• Task description: Output everything in the listing exactly.
** Provided records follows **
This design comes from an exercise in tuning for small area, a short achievable clock period and few clock cycles per item on the open sky130 flow, not from production work.
Function was checked by simulation only, so behaviour that the tests miss may differ from the original.

**flow/flow/pushinv.py**
```python
#!/usr/bin/env python3
"""Remove inverters around full adders in a flat Yosys netlist.

A full adder is self-dual: fa(~a, ~b, ~c) = (~cout, ~sum). Each fa cell may
therefore be "flipped": fed the complements of its inputs, it gives the
complements of its outputs. This script picks a flip for every fa cell that
lowers the number of inverters the netlist needs, then rewires it: every
inverter is taken out, and one inverter is put back for each net whose
complement some pin still needs. A half adder may be flipped too: it then
becomes xnor2 + or2, which give ~(a ^ b) and ~(a & b) from ~a and ~b. The
logic function and every register are unchanged.

usage: pushinv.py in.v out.v
"""
import re
import sys
from collections import defaultdict

INV_RE = re.compile(r"^sky130_fd_sc_hd__(inv|clkinv)_\d+$")
FA_RE = re.compile(r"^sky130_fd_sc_hd__fa_\d+$")
HA_RE = re.compile(r"^sky130_fd_sc_hd__ha_1$")
OUT_PINS = {"X", "Y", "Q", "Q_N", "SUM", "COUT", "HI", "LO", "GCLK"}

src = open(sys.argv[1]).read()
start = src.index(");", src.index("module ")) + 2
end = src.rindex("endmodule")
head, body, tail = src[:start], src[start:end], src[end:]

stmts = body.split(";")
cell_re = re.compile(r"^\s*(\S+)\s+(\S+)\s*\((.*)\)\s*$", re.S)
pin_re = re.compile(r"\.(\w+)\s*\(\s*(.*?)\s*\)\s*(?:,|$)", re.S)

decls = []   # non-cell statements, kept as they are
cells = []   # [type, name, [(pin, net)]]
for s in stmts:
    t = s.strip()
    if not t:
        continue
    if t.startswith(("wire", "input", "output", "inout", "reg")) or t.startswith("assign"):
        if t.startswith("assign"):
            raise SystemExit("assign statements are not handled")
        decls.append(t)
        continue
    m = cell_re.match(t)
    if not m:
        raise SystemExit("cannot parse: " + t[:200])
    pins = [(p, n.strip()) for p, n in pin_re.findall(m.group(3))]
    cells.append([m.group(1), m.group(2), pins])

# drivers
driver = {}
for i, (ty, nm, pins) in enumerate(cells):
    for p, n in pins:
        if p in OUT_PINS:
            driver[n] = (i, p)

def is_inv(i):
    return INV_RE.match(cells[i][0]) is not None

def is_fa(i):
    """a cell that may be flipped: a full adder, or a half adder (which then
    becomes xnor2 + or2: ~(a ^ b) and ~(~a & ~b) of the complemented inputs)"""
    return FA_RE.match(cells[i][0]) is not None or HA_RE.match(cells[i][0]) is not None

def is_ha(i):
    return HA_RE.match(cells[i][0]) is not None

def root(n):
    """(root net, parity): n = root ^ parity, following inverters back."""
    par = 0
    seen = 0
    while n in driver and is_inv(driver[n][0]) and seen < 100:
        i = driver[n][0]
        n = dict(cells[i][2])["A"]
        par ^= 1
        seen += 1
    return n, par

# consumers: (cell index, pin index, root, parity wanted of the original value)
cons = []
for i, (ty, nm, pins) in enumerate(cells):
    if is_inv(i):
        continue
    for k, (p, n) in enumerate(pins):
        if p in OUT_PINS or n.startswith(("1'", "0'")) or "'" in n:
            continue
        r, par = root(n)
        cons.append((i, k, r, par))

# nets read by the outside world (ports): an output port driven through an
# inverter needs that parity
port_outs = []
for d in decls:
    m = re.match(r"output\s+(\[(\d+):(\d+)\]\s+)?(\S+)", d)
    if m:
        nm = m.group(4)
        if m.group(1):
            hi, lo = int(m.group(2)), int(m.group(3))
            for b in range(min(hi, lo), max(hi, lo) + 1):
                port_outs.append(f"{nm}[{b}]")
        else:
            port_outs.append(nm)
fixed_port_need = {}
for n in port_outs:
    if n in driver and is_inv(driver[n][0]):
        raise SystemExit("output port driven by an inverter: " + n)

fa_idx = [i for i in range(len(cells)) if is_fa(i)]
flip = defaultdict(int)

def q_of(r):
    """flip of the driver of root net r (0 unless an fa drives it)."""
    if r in driver and is_fa(driver[r][0]):
        return flip[driver[r][0]]
    return 0

by_root = defaultdict(list)
fa_in_roots = defaultdict(set)
for c in cons:
    by_root[c[2]].append(c)
    if is_fa(c[0]):
        fa_in_roots[c[0]].add(c[2])

def need_inv(c):
    i, k, r, par = c
    want = par ^ (flip[i] if is_fa(i) else 0)
    return want ^ q_of(r)

def root_cost(r):
    return 3.75 if any(need_inv(c) for c in by_root[r]) else 0

def own_cost(i):
    return 2.51 if (flip[i] and is_ha(i)) else 0

def fa_roots(i):
    rs = set(fa_in_roots[i])
    for p, n in cells[i][2]:
        if p in ("SUM", "COUT"):
            rs.add(n)
    return rs

before = sum(root_cost(r) for r in by_root)
import random
rng = random.Random(1)
roots_of = {i: fa_roots(i) for i in fa_idx}
cur = before
best = cur
best_flip = dict(flip)
for rnd in range(60):
    order = fa_idx[:]
    rng.shuffle(order)
    for i in order:
        rs = roots_of[i]
        old = sum(root_cost(r) for r in rs) + own_cost(i)
        flip[i] ^= 1
        new = sum(root_cost(r) for r in rs) + own_cost(i)
        if new < old or (new == old and rng.random() < 0.5):
            cur += new - old
        else:
            flip[i] ^= 1
    if cur < best:
        best = cur
        best_flip = dict(flip)
flip.clear()
flip.update(best_flip)
after = sum(root_cost(r) for r in by_root) + sum(own_cost(i) for i in fa_idx)

# rebuild
inv_net = {}
new_cells = []
new_wires = []
for r in by_root:
    if root_cost(r):
        base = re.sub(r"[^A-Za-z0-9_]", "_", r.lstrip("\\"))
        nn = f"_pinv_{len(inv_net)}_"
        inv_net[r] = nn
        new_wires.append(nn)
        new_cells.append(["sky130_fd_sc_hd__inv_1", f"_pinv_cell_{len(inv_net)}_", [("A", r), ("Y", nn)]])
for c in cons:
    i, k, r, par = c
    p, _ = cells[i][2][k]
    cells[i][2][k] = (p, inv_net[r] if need_inv(c) else r)

nha = 0
deleted = set()
ninv = sum(1 for i in range(len(cells)) if is_inv(i))
for i in fa_idx:
    if is_ha(i) and flip[i]:
        pins = dict(cells[i][2])
        nm = cells[i][1]
        new_cells.append(["sky130_fd_sc_hd__xnor2_1", nm + "_x", [("A", pins["A"]), ("B", pins["B"]), ("Y", pins["SUM"])]])
        new_cells.append(["sky130_fd_sc_hd__or2_1", nm + "_o", [("A", pins["A"]), ("B", pins["B"]), ("X", pins["COUT"])]])
        deleted.add(i)
        nha += 1
out = [head]
for d in decls:
    out.append("  " + d + " ;\n")
for w in new_wires:
    out.append(f"  wire {w};\n")
for i, (ty, nm, pins) in enumerate(cells + new_cells):
    if i < len(cells) and (i in deleted or is_inv(i)):
        continue
    out.append(f"  {ty} {nm} (\n")
    out.append(",\n".join(f"    .{p}({n} )" if n.startswith("\\") else f"    .{p}({n})" for p, n in pins))
    out.append("\n  );\n")
out.append(tail)
open(sys.argv[2], "w").write("".join(out))
nflip = sum(flip[i] for i in fa_idx)
print(f"pushinv: {ninv} inverters before, {len(inv_net)} after; "
      f"cost {before:.0f} -> {after:.0f} um2; {nflip} of {len(fa_idx)} adder cells flipped, {nha} of them half adders")
```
** End of Provided records **
• Expected answer:
This design comes from an exercise in tuning for small area, a short achievable clock period and few clock cycles per item on the open sky130 flow, not from production work.
Function was checked by simulation only, so behaviour that the tests miss may differ from the original.

**flow/flow/pushinv.py**
```python
#!/usr/bin/env python3
"""Remove inverters around full adders in a flat Yosys netlist.

A full adder is self-dual: fa(~a, ~b, ~c) = (~cout, ~sum). Each fa cell may
therefore be "flipped": fed the complements of its inputs, it gives the
complements of its outputs. This script picks a flip for every fa cell that
lowers the number of inverters the netlist needs, then rewires it: every
inverter is taken out, and one inverter is put back for each net whose
complement some pin still needs. A half adder may be flipped too: it then
becomes xnor2 + or2, which give ~(a ^ b) and ~(a & b) from ~a and ~b. The
logic function and every register are unchanged.

usage: pushinv.py in.v out.v
"""
import re
import sys
from collections import defaultdict

INV_RE = re.compile(r"^sky130_fd_sc_hd__(inv|clkinv)_\d+$")
FA_RE = re.compile(r"^sky130_fd_sc_hd__fa_\d+$")
HA_RE = re.compile(r"^sky130_fd_sc_hd__ha_1$")
OUT_PINS = {"X", "Y", "Q", "Q_N", "SUM", "COUT", "HI", "LO", "GCLK"}

src = open(sys.argv[1]).read()
start = src.index(");", src.index("module ")) + 2
end = src.rindex("endmodule")
head, body, tail = src[:start], src[start:end], src[end:]

stmts = body.split(";")
cell_re = re.compile(r"^\s*(\S+)\s+(\S+)\s*\((.*)\)\s*$", re.S)
pin_re = re.compile(r"\.(\w+)\s*\(\s*(.*?)\s*\)\s*(?:,|$)", re.S)

decls = []   # non-cell statements, kept as they are
cells = []   # [type, name, [(pin, net)]]
for s in stmts:
    t = s.strip()
    if not t:
        continue
    if t.startswith(("wire", "input", "output", "inout", "reg")) or t.startswith("assign"):
        if t.startswith("assign"):
            raise SystemExit("assign statements are not handled")
        decls.append(t)
        continue
    m = cell_re.match(t)
    if not m:
        raise SystemExit("cannot parse: " + t[:200])
    pins = [(p, n.strip()) for p, n in pin_re.findall(m.group(3))]
    cells.append([m.group(1), m.group(2), pins])

# drivers
driver = {}
for i, (ty, nm, pins) in enumerate(cells):
    for p, n in pins:
        if p in OUT_PINS:
            driver[n] = (i, p)

def is_inv(i):
    return INV_RE.match(cells[i][0]) is not None

def is_fa(i):
    """a cell that may be flipped: a full adder, or a half adder (which then
    becomes xnor2 + or2: ~(a ^ b) and ~(~a & ~b) of the complemented inputs)"""
    return FA_RE.match(cells[i][0]) is not None or HA_RE.match(cells[i][0]) is not None

def is_ha(i):
    return HA_RE.match(cells[i][0]) is not None

def root(n):
    """(root net, parity): n = root ^ parity, following inverters back."""
    par = 0
    seen = 0
    while n in driver and is_inv(driver[n][0]) and seen < 100:
        i = driver[n][0]
        n = dict(cells[i][2])["A"]
        par ^= 1
        seen += 1
    return n, par

# consumers: (cell index, pin index, root, parity wanted of the original value)
cons = []
for i, (ty, nm, pins) in enumerate(cells):
    if is_inv(i):
        continue
    for k, (p, n) in enumerate(pins):
        if p in OUT_PINS or n.startswith(("1'", "0'")) or "'" in n:
            continue
        r, par = root(n)
        cons.append((i, k, r, par))

# nets read by the outside world (ports): an output port driven through an
# inverter needs that parity
port_outs = []
for d in decls:
    m = re.match(r"output\s+(\[(\d+):(\d+)\]\s+)?(\S+)", d)
    if m:
        nm = m.group(4)
        if m.group(1):
            hi, lo = int(m.group(2)), int(m.group(3))
            for b in range(min(hi, lo), max(hi, lo) + 1):
                port_outs.append(f"{nm}[{b}]")
        else:
            port_outs.append(nm)
fixed_port_need = {}
for n in port_outs:
    if n in driver and is_inv(driver[n][0]):
        raise SystemExit("output port driven by an inverter: " + n)

fa_idx = [i for i in range(len(cells)) if is_fa(i)]
flip = defaultdict(int)

def q_of(r):
    """flip of the driver of root net r (0 unless an fa drives it)."""
    if r in driver and is_fa(driver[r][0]):
        return flip[driver[r][0]]
    return 0

by_root = defaultdict(list)
fa_in_roots = defaultdict(set)
for c in cons:
    by_root[c[2]].append(c)
    if is_fa(c[0]):
        fa_in_roots[c[0]].add(c[2])

def need_inv(c):
    i, k, r, par = c
    want = par ^ (flip[i] if is_fa(i) else 0)
    return want ^ q_of(r)

def root_cost(r):
    return 3.75 if any(need_inv(c) for c in by_root[r]) else 0

def own_cost(i):
    return 2.51 if (flip[i] and is_ha(i)) else 0

def fa_roots(i):
    rs = set(fa_in_roots[i])
    for p, n in cells[i][2]:
        if p in ("SUM", "COUT"):
            rs.add(n)
    return rs

before = sum(root_cost(r) for r in by_root)
import random
rng = random.Random(1)
roots_of = {i: fa_roots(i) for i in fa_idx}
cur = before
best = cur
best_flip = dict(flip)
for rnd in range(60):
    order = fa_idx[:]
    rng.shuffle(order)
    for i in order:
        rs = roots_of[i]
        old = sum(root_cost(r) for r in rs) + own_cost(i)
        flip[i] ^= 1
        new = sum(root_cost(r) for r in rs) + own_cost(i)
        if new < old or (new == old and rng.random() < 0.5):
            cur += new - old
        else:
            flip[i] ^= 1
    if cur < best:
        best = cur
        best_flip = dict(flip)
flip.clear()
flip.update(best_flip)
after = sum(root_cost(r) for r in by_root) + sum(own_cost(i) for i in fa_idx)

# rebuild
inv_net = {}
new_cells = []
new_wires = []
for r in by_root:
    if root_cost(r):
        base = re.sub(r"[^A-Za-z0-9_]", "_", r.lstrip("\\"))
        nn = f"_pinv_{len(inv_net)}_"
        inv_net[r] = nn
        new_wires.append(nn)
        new_cells.append(["sky130_fd_sc_hd__inv_1", f"_pinv_cell_{len(inv_net)}_", [("A", r), ("Y", nn)]])
for c in cons:
    i, k, r, par = c
    p, _ = cells[i][2][k]
    cells[i][2][k] = (p, inv_net[r] if need_inv(c) else r)

nha = 0
deleted = set()
ninv = sum(1 for i in range(len(cells)) if is_inv(i))
for i in fa_idx:
    if is_ha(i) and flip[i]:
        pins = dict(cells[i][2])
        nm = cells[i][1]
        new_cells.append(["sky130_fd_sc_hd__xnor2_1", nm + "_x", [("A", pins["A"]), ("B", pins["B"]), ("Y", pins["SUM"])]])
        new_cells.append(["sky130_fd_sc_hd__or2_1", nm + "_o", [("A", pins["A"]), ("B", pins["B"]), ("X", pins["COUT"])]])
        deleted.add(i)
        nha += 1
out = [head]
for d in decls:
    out.append("  " + d + " ;\n")
for w in new_wires:
    out.append(f"  wire {w};\n")
for i, (ty, nm, pins) in enumerate(cells + new_cells):
    if i < len(cells) and (i in deleted or is_inv(i)):
        continue
    out.append(f"  {ty} {nm} (\n")
    out.append(",\n".join(f"    .{p}({n} )" if n.startswith("\\") else f"    .{p}({n})" for p, n in pins))
    out.append("\n  );\n")
out.append(tail)
open(sys.argv[2], "w").write("".join(out))
nflip = sum(flip[i] for i in fa_idx)
print(f"pushinv: {ninv} inverters before, {len(inv_net)} after; "
      f"cost {before:.0f} -> {after:.0f} um2; {nflip} of {len(fa_idx)} adder cells flipped, {nha} of them half adders")
```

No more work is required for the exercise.